(Task goal) What is the number of lines below that contain the word "DEPTH"? Respond with that number alone.

Collected data
★ ★ ★ ★
**src/design/ffba_pkg.sv**
```systemverilog
// Types and constants shared by the first-fit block allocator.
`timescale 1ns / 1ps
`default_nettype none
package ffba_pkg;

   localparam int MAX_BLOCKS   = 64;
   localparam int HEADER_BYTES = 16;
   localparam int ADDR_BITS    = 20;
   localparam int SIZE_BITS    = 20;
   localparam int LIMIT_BITS   = 21;
   localparam int IDX_BITS     = $clog2(MAX_BLOCKS);
   localparam int CNT_BITS     = IDX_BITS + 1;
   // wide enough for top + header + size and for the data address range check
   localparam int SUM_BITS     = ((LIMIT_BITS > ADDR_BITS) ? LIMIT_BITS : ADDR_BITS) + 2;

   localparam logic [LIMIT_BITS-1:0] LIMIT_RESET = LIMIT_BITS'(1048576);

   typedef enum logic {
      OP_ALLOC = 1'b0,
      OP_FREE  = 1'b1
   } opcode_type;

   typedef enum logic [2:0] {
      ST_REUSED  = 3'd0,
      ST_NEW     = 3'd1,
      ST_ZERO    = 3'd2,
      ST_OOM     = 3'd3,
      ST_NULL    = 3'd4,
      ST_INVALID = 3'd5,
      ST_ALREADY = 3'd6
   } status_type;

   typedef struct packed {
      logic [ADDR_BITS-1:0] address;
      logic [SIZE_BITS-1:0] size;
      logic                 is_free;
   } entry_type;

   localparam int ENTRY_BITS = $bits(entry_type);

   typedef enum logic [1:0] {
      S_IDLE,
      S_SCAN,
      S_COMMIT
   } state_type;

   typedef struct packed {
      logic start;
      logic scan;
      logic commit;
   } ctrl_cmd_type;

   typedef struct packed {
      logic scan_hit;
      logic scan_miss;
      logic slot_free;
   } dp_status_type;

endpackage
`default_nettype wire

```
**src/design/ffba_ram.sv**
```systemverilog
// Generic single-write, single-read RAM with registered read data.
`timescale 1ns / 1ps
`default_nettype none
module ffba_ram #(
   parameter int WIDTH = 8,
   parameter int DEPTH = 16
) (
   input  wire logic                     clock,
   input  wire logic                     wr_en,
   input  wire logic [$clog2(DEPTH)-1:0] wr_addr,
   input  wire logic [WIDTH-1:0]         wr_data,
   input  wire logic                     rd_en,
   input  wire logic [$clog2(DEPTH)-1:0] rd_addr,
   output logic      [WIDTH-1:0]         rd_data
);

   logic [WIDTH-1:0] mem [DEPTH];
   logic [WIDTH-1:0] rd_data_ff;

   always_ff @(posedge clock) begin
      if (wr_en) begin
         mem[wr_addr] <= wr_data;
      end
      if (rd_en) begin
         rd_data_ff <= mem[rd_addr];
      end
   end

   assign rd_data = rd_data_ff;

endmodule
`default_nettype wire

```
**src/design/ffba_ctrl.sv**
```systemverilog
// Sequencer for the allocator: accept, table scan, commit.
`timescale 1ns / 1ps
`default_nettype none
module ffba_ctrl (
   input  wire logic                    clock,
   input  wire logic                    reset,
   input  wire logic                    req_valid,
   output logic                         req_ready,
   input  wire ffba_pkg::dp_status_type status,
   output ffba_pkg::ctrl_cmd_type       cmd
);

   ffba_pkg::state_type state_ff, state_in;

   always_ff @(posedge clock) begin
      if (reset) begin
         state_ff <= ffba_pkg::S_IDLE;
      end else begin
         state_ff <= state_in;
      end
   end

   always_comb begin
      state_in  = state_ff;
      cmd       = '0;
      req_ready = 1'b0;
      case (state_ff)
         ffba_pkg::S_IDLE: begin
            req_ready = 1'b1;
            if (req_valid) begin
               cmd.start = 1'b1;
               state_in  = ffba_pkg::S_SCAN;
            end
         end
         ffba_pkg::S_SCAN: begin
            cmd.scan = 1'b1;
            if (status.scan_hit || status.scan_miss) begin
               state_in = ffba_pkg::S_COMMIT;
            end
         end
         ffba_pkg::S_COMMIT: begin
            // hold until the result register can take the new response
            if (status.slot_free) begin
               cmd.commit = 1'b1;
               state_in   = ffba_pkg::S_IDLE;
            end
         end
         default: begin
            state_in = ffba_pkg::S_IDLE;
         end
      endcase
   end

endmodule
`default_nettype wire

```
**src/design/ffba_datapath.sv**
```systemverilog
// Allocator datapath: block table, heap pointer, scan compare and result register.
`timescale 1ns / 1ps
`default_nettype none
module ffba_datapath (
   input  wire logic                                  clock,
   input  wire logic                                  reset,
   input  wire ffba_pkg::ctrl_cmd_type                cmd,
   output ffba_pkg::dp_status_type                    status,
   input  wire logic                                  req_opcode,
   input  wire logic [ffba_pkg::SIZE_BITS-1:0]        req_request_size,
   input  wire logic [ffba_pkg::ADDR_BITS-1:0]        req_block_address,
   input  wire logic                                  csr_wr_en,
   input  wire logic [ffba_pkg::LIMIT_BITS-1:0]       csr_wr_data,
   output logic                                       rsp_valid,
   input  wire logic                                  rsp_ready,
   output logic      [2:0]                            rsp_status,
   output logic      [ffba_pkg::ADDR_BITS-1:0]        rsp_data_address
);

   localparam int IB = ffba_pkg::IDX_BITS;
   localparam int CB = ffba_pkg::CNT_BITS;
   localparam int SB = ffba_pkg::SUM_BITS;

   // control state
   logic [ffba_pkg::LIMIT_BITS-1:0] limit_ff, limit_in;
   logic [ffba_pkg::LIMIT_BITS-1:0] heap_top_ff, heap_top_in;
   logic [CB-1:0]                   count_ff, count_in;
   logic [CB-1:0]                   scan_idx_ff, scan_idx_in;
   logic                            cmp_valid_ff, cmp_valid_in;
   logic                            rsp_valid_ff, rsp_valid_in;

   // payload
   ffba_pkg::opcode_type            op_ff, op_in;
   logic [ffba_pkg::SIZE_BITS-1:0]  size_ff, size_in;
   logic [ffba_pkg::ADDR_BITS-1:0]  baddr_ff, baddr_in;
   logic [SB-1:0]                   data_ff, data_in;
   logic                            early_ff, early_in;
   logic                            found_ff, found_in;
   logic [IB-1:0]                   cmp_idx_ff, cmp_idx_in;
   logic [IB-1:0]                   hit_idx_ff, hit_idx_in;
   ffba_pkg::entry_type             hit_entry_ff, hit_entry_in;
   ffba_pkg::status_type            rsp_status_ff, rsp_status_in;
   logic [ffba_pkg::ADDR_BITS-1:0]  rsp_addr_ff, rsp_addr_in;

   logic                            rd_en;
   logic [IB-1:0]                   rd_addr;
   logic [ffba_pkg::ENTRY_BITS-1:0] rd_bits;
   ffba_pkg::entry_type             rd_entry;
   logic                            match;

   logic                            wr_en;
   logic [IB-1:0]                   wr_addr;
   ffba_pkg::entry_type             wr_entry;

   logic [SB-1:0]                   end_sum;
   logic                            oom;
   ffba_pkg::status_type            res_status;
   logic [ffba_pkg::ADDR_BITS-1:0]  res_addr;
   logic                            res_write;
   logic                            res_append;

   ffba_ram #(
      .WIDTH(ffba_pkg::ENTRY_BITS),
      .DEPTH(ffba_pkg::MAX_BLOCKS)
   ) u_table (
      .clock  (clock),
      .wr_en  (wr_en),
      .wr_addr(wr_addr),
      .wr_data(wr_entry),
      .rd_en  (rd_en),
      .rd_addr(rd_addr),
      .rd_data(rd_bits)
   );

   assign rd_entry = ffba_pkg::entry_type'(rd_bits);

   // scan: one table read per cycle, each entry compared in the cycle after its read
   always_comb begin
      rd_en   = cmd.scan && (scan_idx_ff < count_ff);
      rd_addr = scan_idx_ff[IB-1:0];
      if (op_ff == ffba_pkg::OP_ALLOC) begin
         match = rd_entry.is_free && (rd_entry.size >= size_ff);
      end else begin
         match = (rd_entry.address == baddr_ff);
      end
      status.scan_hit  = cmp_valid_ff && match && !early_ff;
      status.scan_miss = early_ff || (!cmp_valid_ff && (scan_idx_ff >= count_ff));
      status.slot_free = !rsp_valid_ff || rsp_ready;
   end

   // outcome of the request, applied on commit
   always_comb begin
      end_sum    = data_ff + SB'(size_ff);
      oom        = (count_ff >= CB'(ffba_pkg::MAX_BLOCKS))
                   || (end_sum > SB'(limit_ff))
                   || (data_ff[SB-1:ffba_pkg::ADDR_BITS] != '0);
      res_status = ffba_pkg::ST_INVALID;
      res_addr   = '0;
      res_write  = 1'b0;
      res_append = 1'b0;
      wr_addr    = hit_idx_ff;
      wr_entry   = hit_entry_ff;
      if (op_ff == ffba_pkg::OP_ALLOC) begin
         if (early_ff) begin
            res_status = ffba_pkg::ST_ZERO;
         end else if (found_ff) begin
            res_status       = ffba_pkg::ST_REUSED;
            res_addr         = hit_entry_ff.address;
            res_write        = 1'b1;
            wr_entry.is_free = 1'b0;
         end else if (oom) begin
            res_status = ffba_pkg::ST_OOM;
         end else begin
            res_status       = ffba_pkg::ST_NEW;
            res_addr         = data_ff[ffba_pkg::ADDR_BITS-1:0];
            res_write        = 1'b1;
            res_append       = 1'b1;
            wr_addr          = count_ff[IB-1:0];
            wr_entry.address = data_ff[ffba_pkg::ADDR_BITS-1:0];
            wr_entry.size    = size_ff;
            wr_entry.is_free = 1'b0;
         end
      end else begin
         if (early_ff) begin
            res_status = ffba_pkg::ST_NULL;
         end else if (found_ff) begin
            if (hit_entry_ff.is_free) begin
               res_status = ffba_pkg::ST_ALREADY;
            end else begin
               res_status       = ffba_pkg::ST_REUSED;
               res_write        = 1'b1;
               wr_entry.is_free = 1'b1;
            end
         end
      end
      wr_en = cmd.commit && res_write;
   end

   always_comb begin
      limit_in      = csr_wr_en ? csr_wr_data : limit_ff;
      heap_top_in   = heap_top_ff;
      count_in      = count_ff;
      scan_idx_in   = scan_idx_ff;
      cmp_valid_in  = rd_en;
      cmp_idx_in    = rd_addr;
      rsp_valid_in  = rsp_ready ? 1'b0 : rsp_valid_ff;
      op_in         = op_ff;
      size_in       = size_ff;
      baddr_in      = baddr_ff;
      data_in       = data_ff;
      early_in      = early_ff;
      found_in      = found_ff;
      hit_idx_in    = hit_idx_ff;
      hit_entry_in  = hit_entry_ff;
      rsp_status_in = rsp_status_ff;
      rsp_addr_in   = rsp_addr_ff;

      if (rd_en) begin
         scan_idx_in = scan_idx_ff + CB'(1);
      end
      if (cmd.start) begin
         op_in        = ffba_pkg::opcode_type'(req_opcode);
         size_in      = req_request_size;
         baddr_in     = req_block_address;
         data_in      = SB'(heap_top_ff) + SB'(ffba_pkg::HEADER_BYTES);
         early_in     = (req_opcode == ffba_pkg::OP_ALLOC) ? (req_request_size == '0)
                                                           : (req_block_address == '0);
         scan_idx_in  = '0;
         cmp_valid_in = 1'b0;
      end
      if (cmd.scan && (status.scan_hit || status.scan_miss)) begin
         found_in     = status.scan_hit;
         hit_idx_in   = cmp_idx_ff;
         hit_entry_in = rd_entry;
      end
      if (cmd.commit) begin
         rsp_valid_in  = 1'b1;
         rsp_status_in = res_status;
         rsp_addr_in   = res_addr;
         if (res_append) begin
            count_in    = count_ff + CB'(1);
            heap_top_in = end_sum[ffba_pkg::LIMIT_BITS-1:0];
         end
      end
   end

   always_ff @(posedge clock) begin
      if (reset) begin
         limit_ff     <= ffba_pkg::LIMIT_RESET;
         heap_top_ff  <= '0;
         count_ff     <= '0;
         scan_idx_ff  <= '0;
         cmp_valid_ff <= 1'b0;
         rsp_valid_ff <= 1'b0;
      end else begin
         limit_ff     <= limit_in;
         heap_top_ff  <= heap_top_in;
         count_ff     <= count_in;
         scan_idx_ff  <= scan_idx_in;
         cmp_valid_ff <= cmp_valid_in;
         rsp_valid_ff <= rsp_valid_in;
      end
   end

   always_ff @(posedge clock) begin
      op_ff         <= op_in;
      size_ff       <= size_in;
      baddr_ff      <= baddr_in;
      data_ff       <= data_in;
      early_ff      <= early_in;
      found_ff      <= found_in;
      cmp_idx_ff    <= cmp_idx_in;
      hit_idx_ff    <= hit_idx_in;
      hit_entry_ff  <= hit_entry_in;
      rsp_status_ff <= rsp_status_in;
      rsp_addr_ff   <= rsp_addr_in;
   end

   assign rsp_valid        = rsp_valid_ff;
   assign rsp_status       = rsp_status_ff;
   assign rsp_data_address = rsp_addr_ff;

endmodule
`default_nettype wire

```
**src/design/first_fit_block_allocator.sv**
```systemverilog
// First-fit block allocator top level: sequencer plus datapath.
// A zero size or null request, or an empty table, ends the scan at once; else a miss reads
// every table entry and a hit stops at the first match, with at most MAX_BLOCKS entries read.
// Throughput: one request in flight; the next is accepted the cycle after commit.
// Reset (synchronous, active high) clears count, heap top and handshake state and loads
// LIMIT_RESET into the limit; the table is not cleared, since reads stop at the count.
`timescale 1ns / 1ps
`default_nettype none
module first_fit_block_allocator (
   input  wire logic                            clock,
   input  wire logic                            reset,
   input  wire logic                            req_valid,
   output logic                                 req_ready,
   input  wire logic                            req_opcode,
   input  wire logic [ffba_pkg::SIZE_BITS-1:0]  req_request_size,
   input  wire logic [ffba_pkg::ADDR_BITS-1:0]  req_block_address,
   output logic                                 rsp_valid,
   input  wire logic                            rsp_ready,
   output logic      [2:0]                      rsp_status,
   output logic      [ffba_pkg::ADDR_BITS-1:0]  rsp_data_address,
   input  wire logic                            csr_wr_en,
   input  wire logic [ffba_pkg::LIMIT_BITS-1:0] csr_wr_data
);

   ffba_pkg::ctrl_cmd_type  cmd;
   ffba_pkg::dp_status_type status;

   ffba_ctrl u_ctrl (
      .clock    (clock),
      .reset    (reset),
      .req_valid(req_valid),
      .req_ready(req_ready),
      .status   (status),
      .cmd      (cmd)
   );

   ffba_datapath u_datapath (
      .clock            (clock),
      .reset            (reset),
      .cmd              (cmd),
      .status           (status),
      .req_opcode       (req_opcode),
      .req_request_size (req_request_size),
      .req_block_address(req_block_address),
      .csr_wr_en        (csr_wr_en),
      .csr_wr_data      (csr_wr_data),
      .rsp_valid        (rsp_valid),
      .rsp_ready        (rsp_ready),
      .rsp_status       (rsp_status),
      .rsp_data_address (rsp_data_address)
   );

endmodule
`default_nettype wire

```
★ ★ ★ ★
(Exercise solution) 5